归并排序(Merge-Sort)的C语言实现

归并排序是分治法(Divide-and-Conquer)的典型应用：

• Divide the problem into a number of subproblems.
• Conquer the subproblems by solving them recursively. if the subproblem sizes are small enough, just sovle the subproblems in a straightforward manner.
• Combine the solutions to the subproblems into the solution for the original problem.

对于归并排序，需要考量的是：

• 递：将待排序数组划分为左边和右边，并对于左边和右边进行递归地排序。

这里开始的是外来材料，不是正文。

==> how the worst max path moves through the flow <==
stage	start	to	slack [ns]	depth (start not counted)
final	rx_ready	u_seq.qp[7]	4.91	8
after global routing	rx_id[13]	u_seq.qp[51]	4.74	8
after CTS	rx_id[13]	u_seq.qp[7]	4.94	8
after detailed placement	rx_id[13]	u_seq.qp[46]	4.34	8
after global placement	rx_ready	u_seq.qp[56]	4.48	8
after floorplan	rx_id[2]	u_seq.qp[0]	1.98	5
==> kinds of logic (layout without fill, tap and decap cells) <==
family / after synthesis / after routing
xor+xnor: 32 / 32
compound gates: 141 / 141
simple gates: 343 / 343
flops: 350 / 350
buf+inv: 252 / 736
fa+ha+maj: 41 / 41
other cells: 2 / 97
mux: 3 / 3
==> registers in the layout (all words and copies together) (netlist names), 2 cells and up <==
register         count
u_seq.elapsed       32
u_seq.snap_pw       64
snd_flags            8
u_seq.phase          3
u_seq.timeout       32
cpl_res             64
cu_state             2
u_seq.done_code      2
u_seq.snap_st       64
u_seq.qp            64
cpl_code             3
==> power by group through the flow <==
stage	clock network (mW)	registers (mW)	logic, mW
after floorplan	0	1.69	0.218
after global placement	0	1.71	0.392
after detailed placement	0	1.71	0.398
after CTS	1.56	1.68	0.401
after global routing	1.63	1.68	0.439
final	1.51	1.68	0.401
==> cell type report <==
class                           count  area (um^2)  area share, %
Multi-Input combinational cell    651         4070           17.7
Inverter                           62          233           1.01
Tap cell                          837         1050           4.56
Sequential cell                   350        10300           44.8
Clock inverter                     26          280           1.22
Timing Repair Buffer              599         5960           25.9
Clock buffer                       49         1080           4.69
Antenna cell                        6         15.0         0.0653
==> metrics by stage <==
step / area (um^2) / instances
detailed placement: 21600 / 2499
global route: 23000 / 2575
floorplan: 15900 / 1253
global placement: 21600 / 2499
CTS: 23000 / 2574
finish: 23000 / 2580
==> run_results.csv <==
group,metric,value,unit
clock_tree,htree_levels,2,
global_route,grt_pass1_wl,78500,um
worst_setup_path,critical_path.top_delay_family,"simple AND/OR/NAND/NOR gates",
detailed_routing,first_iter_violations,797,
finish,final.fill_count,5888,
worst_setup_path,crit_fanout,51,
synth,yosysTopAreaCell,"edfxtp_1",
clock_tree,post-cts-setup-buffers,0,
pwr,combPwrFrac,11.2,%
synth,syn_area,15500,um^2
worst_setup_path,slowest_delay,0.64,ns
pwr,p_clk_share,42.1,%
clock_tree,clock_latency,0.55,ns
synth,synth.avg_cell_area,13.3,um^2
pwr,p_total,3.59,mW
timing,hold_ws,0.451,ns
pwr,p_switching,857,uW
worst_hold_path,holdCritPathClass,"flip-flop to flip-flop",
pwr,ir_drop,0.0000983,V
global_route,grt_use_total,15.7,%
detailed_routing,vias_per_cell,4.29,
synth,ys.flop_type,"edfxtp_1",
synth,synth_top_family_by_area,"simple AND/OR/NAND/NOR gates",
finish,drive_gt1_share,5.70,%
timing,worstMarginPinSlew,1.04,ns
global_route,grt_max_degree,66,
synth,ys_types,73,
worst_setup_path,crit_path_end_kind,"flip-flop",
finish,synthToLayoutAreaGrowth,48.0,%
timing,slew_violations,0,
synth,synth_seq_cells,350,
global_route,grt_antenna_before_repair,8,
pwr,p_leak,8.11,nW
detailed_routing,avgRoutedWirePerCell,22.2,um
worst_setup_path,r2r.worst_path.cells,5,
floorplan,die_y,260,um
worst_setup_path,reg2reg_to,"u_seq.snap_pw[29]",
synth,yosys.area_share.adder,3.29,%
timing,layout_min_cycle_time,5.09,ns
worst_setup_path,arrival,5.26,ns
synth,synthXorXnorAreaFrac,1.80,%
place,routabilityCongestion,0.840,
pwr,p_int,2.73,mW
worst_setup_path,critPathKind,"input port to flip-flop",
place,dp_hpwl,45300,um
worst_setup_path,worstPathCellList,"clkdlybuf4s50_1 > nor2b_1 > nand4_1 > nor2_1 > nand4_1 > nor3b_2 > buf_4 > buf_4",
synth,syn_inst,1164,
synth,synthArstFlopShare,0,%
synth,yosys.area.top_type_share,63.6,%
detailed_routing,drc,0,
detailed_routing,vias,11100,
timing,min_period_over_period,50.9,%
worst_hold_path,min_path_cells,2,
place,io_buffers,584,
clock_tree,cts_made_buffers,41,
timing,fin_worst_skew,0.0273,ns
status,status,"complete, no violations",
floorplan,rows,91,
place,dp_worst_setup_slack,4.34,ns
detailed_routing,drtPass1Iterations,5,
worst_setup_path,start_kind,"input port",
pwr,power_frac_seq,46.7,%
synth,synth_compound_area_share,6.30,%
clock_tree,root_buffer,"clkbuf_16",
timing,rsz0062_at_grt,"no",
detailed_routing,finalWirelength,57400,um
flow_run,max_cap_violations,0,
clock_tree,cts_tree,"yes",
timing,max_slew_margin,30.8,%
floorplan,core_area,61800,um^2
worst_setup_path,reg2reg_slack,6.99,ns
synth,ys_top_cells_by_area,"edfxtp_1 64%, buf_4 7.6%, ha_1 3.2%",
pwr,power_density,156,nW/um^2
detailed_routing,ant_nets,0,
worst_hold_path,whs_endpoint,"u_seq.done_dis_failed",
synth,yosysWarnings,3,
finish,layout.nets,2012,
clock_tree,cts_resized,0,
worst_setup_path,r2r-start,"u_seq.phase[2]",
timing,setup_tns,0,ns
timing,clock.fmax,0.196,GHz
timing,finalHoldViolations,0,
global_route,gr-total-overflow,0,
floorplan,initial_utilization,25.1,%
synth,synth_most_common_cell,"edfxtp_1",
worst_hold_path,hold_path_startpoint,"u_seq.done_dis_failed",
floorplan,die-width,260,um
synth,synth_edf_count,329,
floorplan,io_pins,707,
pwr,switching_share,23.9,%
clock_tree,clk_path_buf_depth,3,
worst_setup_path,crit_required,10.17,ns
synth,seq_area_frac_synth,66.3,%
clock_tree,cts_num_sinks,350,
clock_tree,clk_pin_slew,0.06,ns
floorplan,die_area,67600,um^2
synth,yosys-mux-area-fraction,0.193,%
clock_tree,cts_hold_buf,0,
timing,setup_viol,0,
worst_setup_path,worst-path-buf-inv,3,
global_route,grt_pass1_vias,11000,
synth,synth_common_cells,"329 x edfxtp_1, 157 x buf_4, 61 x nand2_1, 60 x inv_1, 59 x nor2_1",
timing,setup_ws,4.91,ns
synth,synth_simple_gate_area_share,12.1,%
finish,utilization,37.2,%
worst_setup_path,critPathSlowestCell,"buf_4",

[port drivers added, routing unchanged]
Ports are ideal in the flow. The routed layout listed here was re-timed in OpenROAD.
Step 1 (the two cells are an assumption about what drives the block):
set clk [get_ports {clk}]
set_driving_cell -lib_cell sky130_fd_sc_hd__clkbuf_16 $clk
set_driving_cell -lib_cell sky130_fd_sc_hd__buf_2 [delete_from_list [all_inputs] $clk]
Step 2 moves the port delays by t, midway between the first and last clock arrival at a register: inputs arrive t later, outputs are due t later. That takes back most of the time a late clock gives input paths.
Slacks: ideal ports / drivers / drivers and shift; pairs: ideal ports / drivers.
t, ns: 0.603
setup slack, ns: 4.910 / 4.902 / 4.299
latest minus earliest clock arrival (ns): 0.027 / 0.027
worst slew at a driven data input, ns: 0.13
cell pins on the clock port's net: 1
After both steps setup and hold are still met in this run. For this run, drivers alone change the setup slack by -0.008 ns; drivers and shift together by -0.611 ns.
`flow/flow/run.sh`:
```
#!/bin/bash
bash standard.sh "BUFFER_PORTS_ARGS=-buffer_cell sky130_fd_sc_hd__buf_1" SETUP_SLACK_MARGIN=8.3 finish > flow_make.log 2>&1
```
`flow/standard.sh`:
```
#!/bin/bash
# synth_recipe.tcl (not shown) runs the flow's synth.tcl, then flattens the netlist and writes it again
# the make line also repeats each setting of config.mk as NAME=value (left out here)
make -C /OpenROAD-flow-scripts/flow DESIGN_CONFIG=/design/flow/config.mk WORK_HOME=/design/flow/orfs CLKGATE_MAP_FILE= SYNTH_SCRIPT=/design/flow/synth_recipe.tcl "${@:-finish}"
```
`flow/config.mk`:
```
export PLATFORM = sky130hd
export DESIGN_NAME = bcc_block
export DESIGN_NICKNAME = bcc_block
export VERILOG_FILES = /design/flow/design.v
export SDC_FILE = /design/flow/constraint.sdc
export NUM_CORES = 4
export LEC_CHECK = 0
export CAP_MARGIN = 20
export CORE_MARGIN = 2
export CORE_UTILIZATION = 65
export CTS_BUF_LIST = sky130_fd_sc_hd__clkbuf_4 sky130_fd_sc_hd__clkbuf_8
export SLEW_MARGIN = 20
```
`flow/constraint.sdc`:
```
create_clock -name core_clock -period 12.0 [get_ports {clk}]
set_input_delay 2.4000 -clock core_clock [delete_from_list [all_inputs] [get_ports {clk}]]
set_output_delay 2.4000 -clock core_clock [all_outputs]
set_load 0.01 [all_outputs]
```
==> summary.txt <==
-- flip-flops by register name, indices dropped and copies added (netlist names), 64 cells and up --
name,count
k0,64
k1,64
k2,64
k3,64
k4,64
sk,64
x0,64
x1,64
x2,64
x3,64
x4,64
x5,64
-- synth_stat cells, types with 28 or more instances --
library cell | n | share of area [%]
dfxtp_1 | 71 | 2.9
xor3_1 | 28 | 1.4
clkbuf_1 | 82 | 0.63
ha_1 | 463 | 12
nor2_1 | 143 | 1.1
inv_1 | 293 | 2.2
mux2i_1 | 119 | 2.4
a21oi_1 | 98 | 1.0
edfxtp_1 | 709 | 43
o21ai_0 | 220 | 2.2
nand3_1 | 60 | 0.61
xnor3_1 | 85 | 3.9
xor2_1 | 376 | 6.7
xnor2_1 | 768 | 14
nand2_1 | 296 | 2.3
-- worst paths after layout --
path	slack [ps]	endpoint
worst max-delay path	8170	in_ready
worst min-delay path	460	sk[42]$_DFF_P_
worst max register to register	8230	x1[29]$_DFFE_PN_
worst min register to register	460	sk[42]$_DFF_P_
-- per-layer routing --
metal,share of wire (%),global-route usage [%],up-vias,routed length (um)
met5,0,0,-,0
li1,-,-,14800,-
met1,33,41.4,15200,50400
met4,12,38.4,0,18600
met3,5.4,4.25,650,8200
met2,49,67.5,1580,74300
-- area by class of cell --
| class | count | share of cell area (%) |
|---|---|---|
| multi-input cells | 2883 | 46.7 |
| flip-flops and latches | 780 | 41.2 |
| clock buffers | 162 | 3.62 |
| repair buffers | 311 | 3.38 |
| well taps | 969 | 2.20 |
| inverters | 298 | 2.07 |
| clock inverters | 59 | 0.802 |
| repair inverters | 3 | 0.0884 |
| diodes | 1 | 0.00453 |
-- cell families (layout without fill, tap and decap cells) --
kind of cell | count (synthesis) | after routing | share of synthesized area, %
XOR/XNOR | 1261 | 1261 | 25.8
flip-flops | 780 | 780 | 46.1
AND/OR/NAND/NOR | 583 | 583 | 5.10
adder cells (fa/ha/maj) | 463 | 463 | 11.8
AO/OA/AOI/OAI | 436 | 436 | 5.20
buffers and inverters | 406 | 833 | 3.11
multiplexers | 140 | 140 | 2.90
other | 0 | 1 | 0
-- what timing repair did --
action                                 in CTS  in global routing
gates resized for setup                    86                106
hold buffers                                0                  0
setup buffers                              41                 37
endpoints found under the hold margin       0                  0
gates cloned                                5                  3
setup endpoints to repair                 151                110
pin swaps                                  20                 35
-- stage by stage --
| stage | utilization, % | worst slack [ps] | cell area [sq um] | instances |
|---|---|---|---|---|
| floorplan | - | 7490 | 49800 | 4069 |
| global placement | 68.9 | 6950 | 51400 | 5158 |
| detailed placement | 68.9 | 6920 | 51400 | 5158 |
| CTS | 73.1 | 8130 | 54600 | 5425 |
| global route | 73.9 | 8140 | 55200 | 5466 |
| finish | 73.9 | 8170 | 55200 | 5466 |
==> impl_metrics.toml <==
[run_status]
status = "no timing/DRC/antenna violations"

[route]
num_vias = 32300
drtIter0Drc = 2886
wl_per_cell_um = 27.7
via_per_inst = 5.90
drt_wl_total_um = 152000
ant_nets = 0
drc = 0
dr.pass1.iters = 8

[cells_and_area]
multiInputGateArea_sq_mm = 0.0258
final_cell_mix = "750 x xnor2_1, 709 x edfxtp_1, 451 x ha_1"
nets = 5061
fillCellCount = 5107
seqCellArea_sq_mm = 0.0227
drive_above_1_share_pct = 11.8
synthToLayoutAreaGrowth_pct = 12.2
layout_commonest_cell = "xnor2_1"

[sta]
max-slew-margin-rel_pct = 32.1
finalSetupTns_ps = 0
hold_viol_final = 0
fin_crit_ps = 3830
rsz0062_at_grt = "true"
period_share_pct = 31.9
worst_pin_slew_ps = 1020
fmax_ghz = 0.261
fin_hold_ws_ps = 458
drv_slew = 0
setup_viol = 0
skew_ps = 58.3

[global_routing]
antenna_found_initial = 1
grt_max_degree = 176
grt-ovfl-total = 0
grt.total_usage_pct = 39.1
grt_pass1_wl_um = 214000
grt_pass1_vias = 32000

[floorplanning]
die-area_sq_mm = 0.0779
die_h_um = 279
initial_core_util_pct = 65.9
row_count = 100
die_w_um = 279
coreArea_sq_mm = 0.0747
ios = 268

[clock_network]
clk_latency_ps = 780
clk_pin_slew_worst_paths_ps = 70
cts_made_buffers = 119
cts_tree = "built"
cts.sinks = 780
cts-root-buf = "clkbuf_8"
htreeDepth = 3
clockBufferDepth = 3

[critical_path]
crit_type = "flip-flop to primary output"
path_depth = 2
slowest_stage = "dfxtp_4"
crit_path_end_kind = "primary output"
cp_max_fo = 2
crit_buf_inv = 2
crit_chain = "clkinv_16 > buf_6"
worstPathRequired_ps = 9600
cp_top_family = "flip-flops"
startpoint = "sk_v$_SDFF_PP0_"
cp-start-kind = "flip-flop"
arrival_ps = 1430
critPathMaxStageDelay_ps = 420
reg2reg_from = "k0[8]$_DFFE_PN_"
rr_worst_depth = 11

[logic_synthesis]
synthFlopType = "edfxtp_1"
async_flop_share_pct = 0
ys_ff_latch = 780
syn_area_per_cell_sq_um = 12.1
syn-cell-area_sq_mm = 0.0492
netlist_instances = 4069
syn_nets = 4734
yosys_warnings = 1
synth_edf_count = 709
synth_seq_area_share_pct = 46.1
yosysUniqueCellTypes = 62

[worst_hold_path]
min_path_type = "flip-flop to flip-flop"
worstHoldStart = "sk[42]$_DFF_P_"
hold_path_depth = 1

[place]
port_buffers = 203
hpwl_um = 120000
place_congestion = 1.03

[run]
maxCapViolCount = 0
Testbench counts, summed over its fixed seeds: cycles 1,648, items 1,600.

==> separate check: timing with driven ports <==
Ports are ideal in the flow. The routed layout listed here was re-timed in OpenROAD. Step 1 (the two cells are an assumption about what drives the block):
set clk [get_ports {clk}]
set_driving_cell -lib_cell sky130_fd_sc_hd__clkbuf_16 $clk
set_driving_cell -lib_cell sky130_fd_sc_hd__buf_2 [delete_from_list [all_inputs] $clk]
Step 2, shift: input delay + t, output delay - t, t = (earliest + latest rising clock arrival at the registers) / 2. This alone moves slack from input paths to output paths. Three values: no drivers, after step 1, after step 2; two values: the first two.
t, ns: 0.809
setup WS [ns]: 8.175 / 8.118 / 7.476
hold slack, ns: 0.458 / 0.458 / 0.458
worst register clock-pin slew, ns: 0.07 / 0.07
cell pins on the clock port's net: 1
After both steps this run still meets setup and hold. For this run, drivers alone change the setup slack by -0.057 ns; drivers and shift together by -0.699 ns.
Source: an optimization exercise on an open RTL-to-GDS flow (aim: small area, a short achievable clock period and few clock cycles). Production flows keep margins and buffers that such runs may drop. At most, simulation tests tie the RTL to the original design; equivalence was not proved. Function not checked in run 1: the RTL went through the layout flow alone. Power figures rest on the tool's default switching activity, not on a simulated workload.

===== flow/design.v =====
module sha256_core (
    input  wire         clk,
    input  wire         rst,         
    input  wire         start,
    input  wire [13:0]  len,         
    output wire         ready,
    input  wire         in_valid,
    input  wire [31:0]  in_data,
    output wire         in_ready,
    output reg          done,
    output wire [255:0] digest
);
    reg [1:0]  ph;           
    reg        run, fin;     
    reg [5:0]  kt;           
    reg        cur_first;    
    reg        cur_last;     
    reg        nf;           
    reg [31:0] a, b, c, d, e, f, g, p;
    reg [31:0] kq;           
    reg [31:0] w [0:15];
    reg [31:0] ra [0:3];     
    reg [31:0] re [0:3];     
    reg        busy;         
    reg        loading;      
    reg        pend;         
    reg        pend_first, pend_last;
    reg [13:0] mlen;
    reg        bfirst;       
    reg        blast;        
    reg [12:0] hw_left;      
    reg        hw_nz, hw_one;
    reg [1:0]  rem;
    reg        p80;          
    reg [3:0]  j;            
    reg [3:0]  dsl;          
    reg [3:0]  sc;           
    integer i;
    reg [31:0] k1;
    always @(*) begin
        case (kt)
            6'd0:  k1 = 32'h71374491; 6'd1:  k1 = 32'hb5c0fbcf;
            6'd2:  k1 = 32'he9b5dba5; 6'd3:  k1 = 32'h3956c25b;
            6'd4:  k1 = 32'h59f111f1; 6'd5:  k1 = 32'h923f82a4;
            6'd6:  k1 = 32'hab1c5ed5; 6'd7:  k1 = 32'hd807aa98;
            6'd8:  k1 = 32'h12835b01; 6'd9:  k1 = 32'h243185be;
            6'd10: k1 = 32'h550c7dc3; 6'd11: k1 = 32'h72be5d74;
            6'd12: k1 = 32'h80deb1fe; 6'd13: k1 = 32'h9bdc06a7;
            6'd14: k1 = 32'hc19bf174; 6'd15: k1 = 32'he49b69c1;
            6'd16: k1 = 32'hefbe4786; 6'd17: k1 = 32'h0fc19dc6;
            6'd18: k1 = 32'h240ca1cc; 6'd19: k1 = 32'h2de92c6f;
            6'd20: k1 = 32'h4a7484aa; 6'd21: k1 = 32'h5cb0a9dc;
            6'd22: k1 = 32'h76f988da; 6'd23: k1 = 32'h983e5152;
            6'd24: k1 = 32'ha831c66d; 6'd25: k1 = 32'hb00327c8;
            6'd26: k1 = 32'hbf597fc7; 6'd27: k1 = 32'hc6e00bf3;
            6'd28: k1 = 32'hd5a79147; 6'd29: k1 = 32'h06ca6351;
            6'd30: k1 = 32'h14292967; 6'd31: k1 = 32'h27b70a85;
            6'd32: k1 = 32'h2e1b2138; 6'd33: k1 = 32'h4d2c6dfc;
            6'd34: k1 = 32'h53380d13; 6'd35: k1 = 32'h650a7354;
            6'd36: k1 = 32'h766a0abb; 6'd37: k1 = 32'h81c2c92e;
            6'd38: k1 = 32'h92722c85; 6'd39: k1 = 32'ha2bfe8a1;
            6'd40: k1 = 32'ha81a664b; 6'd41: k1 = 32'hc24b8b70;
            6'd42: k1 = 32'hc76c51a3; 6'd43: k1 = 32'hd192e819;
            6'd44: k1 = 32'hd6990624; 6'd45: k1 = 32'hf40e3585;
            6'd46: k1 = 32'h106aa070; 6'd47: k1 = 32'h19a4c116;
            6'd48: k1 = 32'h1e376c08; 6'd49: k1 = 32'h2748774c;
            6'd50: k1 = 32'h34b0bcb5; 6'd51: k1 = 32'h391c0cb3;
            6'd52: k1 = 32'h4ed8aa4a; 6'd53: k1 = 32'h5b9cca4f;
            6'd54: k1 = 32'h682e6ff3; 6'd55: k1 = 32'h748f82ee;
            6'd56: k1 = 32'h78a5636f; 6'd57: k1 = 32'h84c87814;
            6'd58: k1 = 32'h8cc70208; 6'd59: k1 = 32'h90befffa;
            6'd60: k1 = 32'ha4506ceb; 6'd61: k1 = 32'hbef9a3f7;
            6'd62: k1 = 32'hc67178f2; default: k1 = 32'h428a2f98;
        endcase
    end
    reg [31:0] iva, ive, ive_n;
    always @(*) begin
        case (ph)
            2'd0: begin iva = 32'ha54ff53a; ive = 32'h5be0cd19; ive_n = 32'h1f83d9ab; end
            2'd1: begin iva = 32'h3c6ef372; ive = 32'h1f83d9ab; ive_n = 32'h9b05688c; end
            2'd2: begin iva = 32'hbb67ae85; ive = 32'h9b05688c; ive_n = 32'h510e527f; end
            default: begin iva = 32'h6a09e667; ive = 32'h510e527f; ive_n = 32'h5be0cd19; end
        endcase
    end
    wire acc      = start && !busy;
    wire aligned  = (dsl == 4'd0);
    wire load_wr  = loading && aligned && (!hw_nz || in_valid);
    wire blk_done = load_wr && (j == 4'd15);
    wire ld_ok    = !run || (kt == 6'd0) || (kt >= 6'd52);
    wire ld_go    = (ph == 2'd3) && (busy || acc) && !loading && !pend && ld_ok;
    assign ready    = !busy;
    assign in_ready = loading && aligned && hw_nz;
    wire part = hw_one && (rem != 2'd0);
    reg [31:0] pmask, pconst;
    always @(*) begin
        pmask  = 32'h00000000;
        pconst = 32'h00000000;
        if (hw_nz) begin
            if (part) begin
                case (rem)
                    2'd1:    begin pmask = 32'hff000000; pconst = 32'h00800000; end
                    2'd2:    begin pmask = 32'hffff0000; pconst = 32'h00008000; end
                    default: begin pmask = 32'hffffff00; pconst = 32'h00000080; end
                endcase
            end else begin
                pmask = 32'hffffffff;
            end
        end else if (!p80) begin
            pconst = 32'h80000000;
        end else if ((j == 4'd15) && blast) begin
            pconst = {15'd0, mlen, 3'b000};
        end
    end
    wire [31:0] pw = (in_data & pmask) | pconst;
    wire eng_can = (fin && (ph == 2'd3)) || (!run && !fin);
    wire go      = eng_can && (sc == 4'd15) && (pend || blk_done);
    reg  fprep;   
    wire [31:0] S1  = {e[5:0], e[31:6]} ^ {e[10:0], e[31:11]} ^ {e[24:0], e[31:25]};
    wire [31:0] ch  = (e & f) ^ (~e & g);
    wire [31:0] S0  = {a[1:0], a[31:2]} ^ {a[12:0], a[31:13]} ^ {a[21:0], a[31:22]};
    wire [31:0] maj = (a & b) ^ (a & c) ^ (b & c);
    wire [31:0] t1s = p ^ S1 ^ ch;
    wire [31:0] t1c = {((p[30:0] & S1[30:0]) | (p[30:0] & ch[30:0]) | (S1[30:0] & ch[30:0])), 1'b0};
    wire [31:0] es  = t1s ^ t1c ^ d;
    wire [31:0] ec  = {((t1s[30:0] & t1c[30:0]) | (t1s[30:0] & d[30:0]) | (t1c[30:0] & d[30:0])), 1'b0};
    wire [31:0] u1s = t1s ^ t1c ^ S0;
    wire [31:0] u1c = {((t1s[30:0] & t1c[30:0]) | (t1s[30:0] & S0[30:0]) | (t1c[30:0] & S0[30:0])), 1'b0};
    wire [31:0] u2s = u1s ^ u1c ^ maj;
    wire [31:0] u2c = {((u1s[30:0] & u1c[30:0]) | (u1s[30:0] & maj[30:0]) | (u1c[30:0] & maj[30:0])), 1'b0};
    wire [31:0] e_new, a_new;
    add32_sk u_adde (.x(es), .y(ec), .s(e_new));
    add32_sk u_adda (.x(u2s), .y(u2c), .s(a_new));
    wire [31:0] hsel_a = fin ? (cur_first ? iva : ra[0]) : 32'd0;
    wire [31:0] s0w   = {w[1][6:0], w[1][31:7]} ^ {w[1][17:0], w[1][31:18]} ^ (w[1] >> 3);
    wire [31:0] s1w   = {w[14][16:0], w[14][31:17]} ^ {w[14][18:0], w[14][31:19]} ^ (w[14] >> 10);
    wire [31:0] wn1s, wn1c, wn2s, wn2c, w_new;
    csa32 u_wc1 (.x(s1w), .y(w[9]), .z(s0w), .s(wn1s), .c(wn1c));
    csa32 u_wc2 (.x(wn1s), .y(wn1c), .z(w[0]), .s(wn2s), .c(wn2c));
    add32_sk u_addw (.x(run ? wn2s : hsel_a), .y(run ? wn2c : d), .s(w_new));
    wire [31:0] hsel_e = cur_first ? ive_n : re[1];
    wire [31:0] pcs, pcc, p_sum;
    csa32 u_pc (.x(g), .y(fprep ? hsel_e : kq), .z(fprep ? 32'd0 : w[1]), .s(pcs), .c(pcc));
    add32_sk u_addp (.x(pcs), .y(pcc), .s(p_sum));
    wire [31:0] p_nxt  = (run || fin && (ph != 2'd3) || go) ? p_sum : g;
    wire [31:0] sum_a = w_new;
    assign digest = {ra[3], ra[2], ra[1], ra[0], re[3], re[2], re[1], re[0]};
    always @(posedge clk) begin
        a <= run ? a_new : (nf ? iva : sum_a);
        e <= run ? e_new : (nf ? ive : p);
        b <= a; c <= b; d <= c;
        f <= e; g <= f;
        p <= p_nxt;
        kq <= k1;
        for (i = 0; i < 15; i = i + 1)
            w[i] <= w[i+1];
        w[15] <= load_wr ? pw : (run ? w_new : w[0]);
        for (i = 0; i < 3; i = i + 1) begin
            ra[i] <= ra[i+1];
            re[i] <= re[i+1];
        end
        ra[3] <= fin ? sum_a : ra[0];
        re[3] <= fin ? p : re[0];
        if (acc) begin
            mlen    <= len;
            hw_left <= ({1'b0, len} + 15'd3) >> 2;
            hw_nz   <= (len != 14'd0);
            hw_one  <= (len != 14'd0) && (len <= 14'd4);
            rem     <= len[1:0];
            p80     <= 1'b0;
            bfirst  <= 1'b1;
        end else if (load_wr) begin
            if (hw_nz) begin
                hw_left <= hw_left - 13'd1;
                hw_nz   <= (hw_left != 13'd1);
                hw_one  <= (hw_left == 13'd2);
                if (part) p80 <= 1'b1;
            end else begin
                p80 <= 1'b1;
            end
            if (j == 4'd15)
                bfirst <= 1'b0;
        end
        if (blk_done) begin
            pend_first <= bfirst;
            pend_last  <= blast;
        end
        if (ld_go) begin
            j   <= 4'd0;
            dsl <= 4'd0;
            blast <= acc ? (len < 14'd56)
                         : ((hw_left <= 13'd13) || ((hw_left == 13'd14) && (rem != 2'd0)));
        end else if (loading) begin
            if (load_wr) j <= j + 4'd1;
            else         dsl <= dsl + 4'd1;
        end
        if (go) begin
            cur_first <= pend ? pend_first : bfirst;
            cur_last  <= pend ? pend_last  : blast;
        end
        if (rst) begin
            ph      <= 2'd0;
            sc      <= 4'd0;
            run     <= 1'b0;
            fin     <= 1'b0;
            kt      <= 6'd63;
            nf      <= 1'b1;
            done    <= 1'b0;
            fprep   <= 1'b0;
            busy    <= 1'b0;
            loading <= 1'b0;
            pend    <= 1'b0;
        end else begin
            ph   <= ph + 2'd1;
            sc   <= ld_go ? 4'd0 : sc + 4'd1;
            done <= fin && (ph == 2'd3) && cur_last;
            fprep <= (run && ((kt == 6'd63) || (kt == 6'd0))) || (fin && !ph[1]);
            if (go) begin
                run <= 1'b1;
                fin <= 1'b0;
                kt  <= 6'd1;
            end else if (run) begin
                kt <= kt + 6'd1;
                if (kt == 6'd0) begin
                    run <= 1'b0;
                    fin <= 1'b1;
                    nf  <= cur_last;
                    kt  <= 6'd63;
                end
            end else begin
                kt <= (sc == 4'd14) ? 6'd0 : 6'd63;
                if (fin && (ph == 2'd3))
                    fin <= 1'b0;
            end
            if (acc)
                busy <= 1'b1;
            else if (blk_done && blast)
                busy <= 1'b0;
            if (ld_go)
                loading <= 1'b1;
            else if (blk_done)
                loading <= 1'b0;
            if (blk_done && !go)
                pend <= 1'b1;
            else if (go)
                pend <= 1'b0;
        end
    end
endmodule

直到左边和右边只剩下一个元素——直接求解。
• 归：递归合并结果得到最终解。

#include "stdafx.h"
#define MAX 99999;
#define SIZE 7

void PrintNewLine();
void PrintArray(int arr[]);
void MergeSort(int arr[], int p, int r);
void Merge(int arr[], int p, int q, int r);

int _tmain(int argc, _TCHAR* argv[])
{
    int original[] = {6,4,3,1,7,5,2};
    PrintArray(original);
    PrintNewLine();

    MergeSort(original,0,SIZE - 1);
    PrintArray(original);
    PrintNewLine();

    char wait = getchar();
    return 0;
}

void MergeSort(int arr[], int p, int r)
{
    if( r > p )
    {
        //divide&conqurer by recursion
        int q = (p + r) / 2;
        MergeSort(arr, p, q);
        MergeSort(arr, q+1, r);

        //combine
        Merge(arr, p, q, r);

        printf("Merge(%d,%d,%d) => ",p,q,r);
        PrintArray(arr);
        PrintNewLine();

    }
}
void Merge(int arr[], int p, int q, int r)
{
    //calc left side and right side
    int nLeft = (q - p) + 1;
    int nRight = r - q;

    int* leftArr = new int[nLeft];
    int* rightArr = new int[nRight];

    //copy element to left&right side
    for(int i = 0; i < nLeft; i++)
    {
        leftArr[i]=arr[p+i];
    }
    for(int j=0; j<nRight; j++)
    {
        rightArr[j]=arr[(q+j) + 1];
    }

    //sentinel
    leftArr[nLeft] = MAX;   
    rightArr[nRight] = MAX;

    //pick the small card in original array
    int i = 0, j = 0;
    for(int k = p; k <= r; k++)
    {
        if(leftArr[i] < rightArr[j])     //sentinel takes effect
        {
            arr[k] = leftArr[i];
            i++;
        }
        else
        {
            arr[k] = rightArr[j];
            j++;
        }
    }
}

void PrintArray(int arr[])
{
    for(int i = 0; i < SIZE; i++)
        printf("%d ",arr[i]);
}
void PrintNewLine()
{
    printf("\n");
}

输出：

6 4 3 1 7 5 2
Merge(0,0,1) => 4 6 3 1 7 5 2
Merge(2,2,3) => 4 6 1 3 7 5 2
Merge(0,1,3) => 1 3 4 6 7 5 2
Merge(4,4,5) => 1 3 4 6 5 7 2
Merge(4,5,6) => 1 3 4 6 2 5 7
Merge(0,3,6) => 1 2 3 4 5 6 7
1 2 3 4 5 6 7

递归排序的算法复杂度为：O(nlgn)。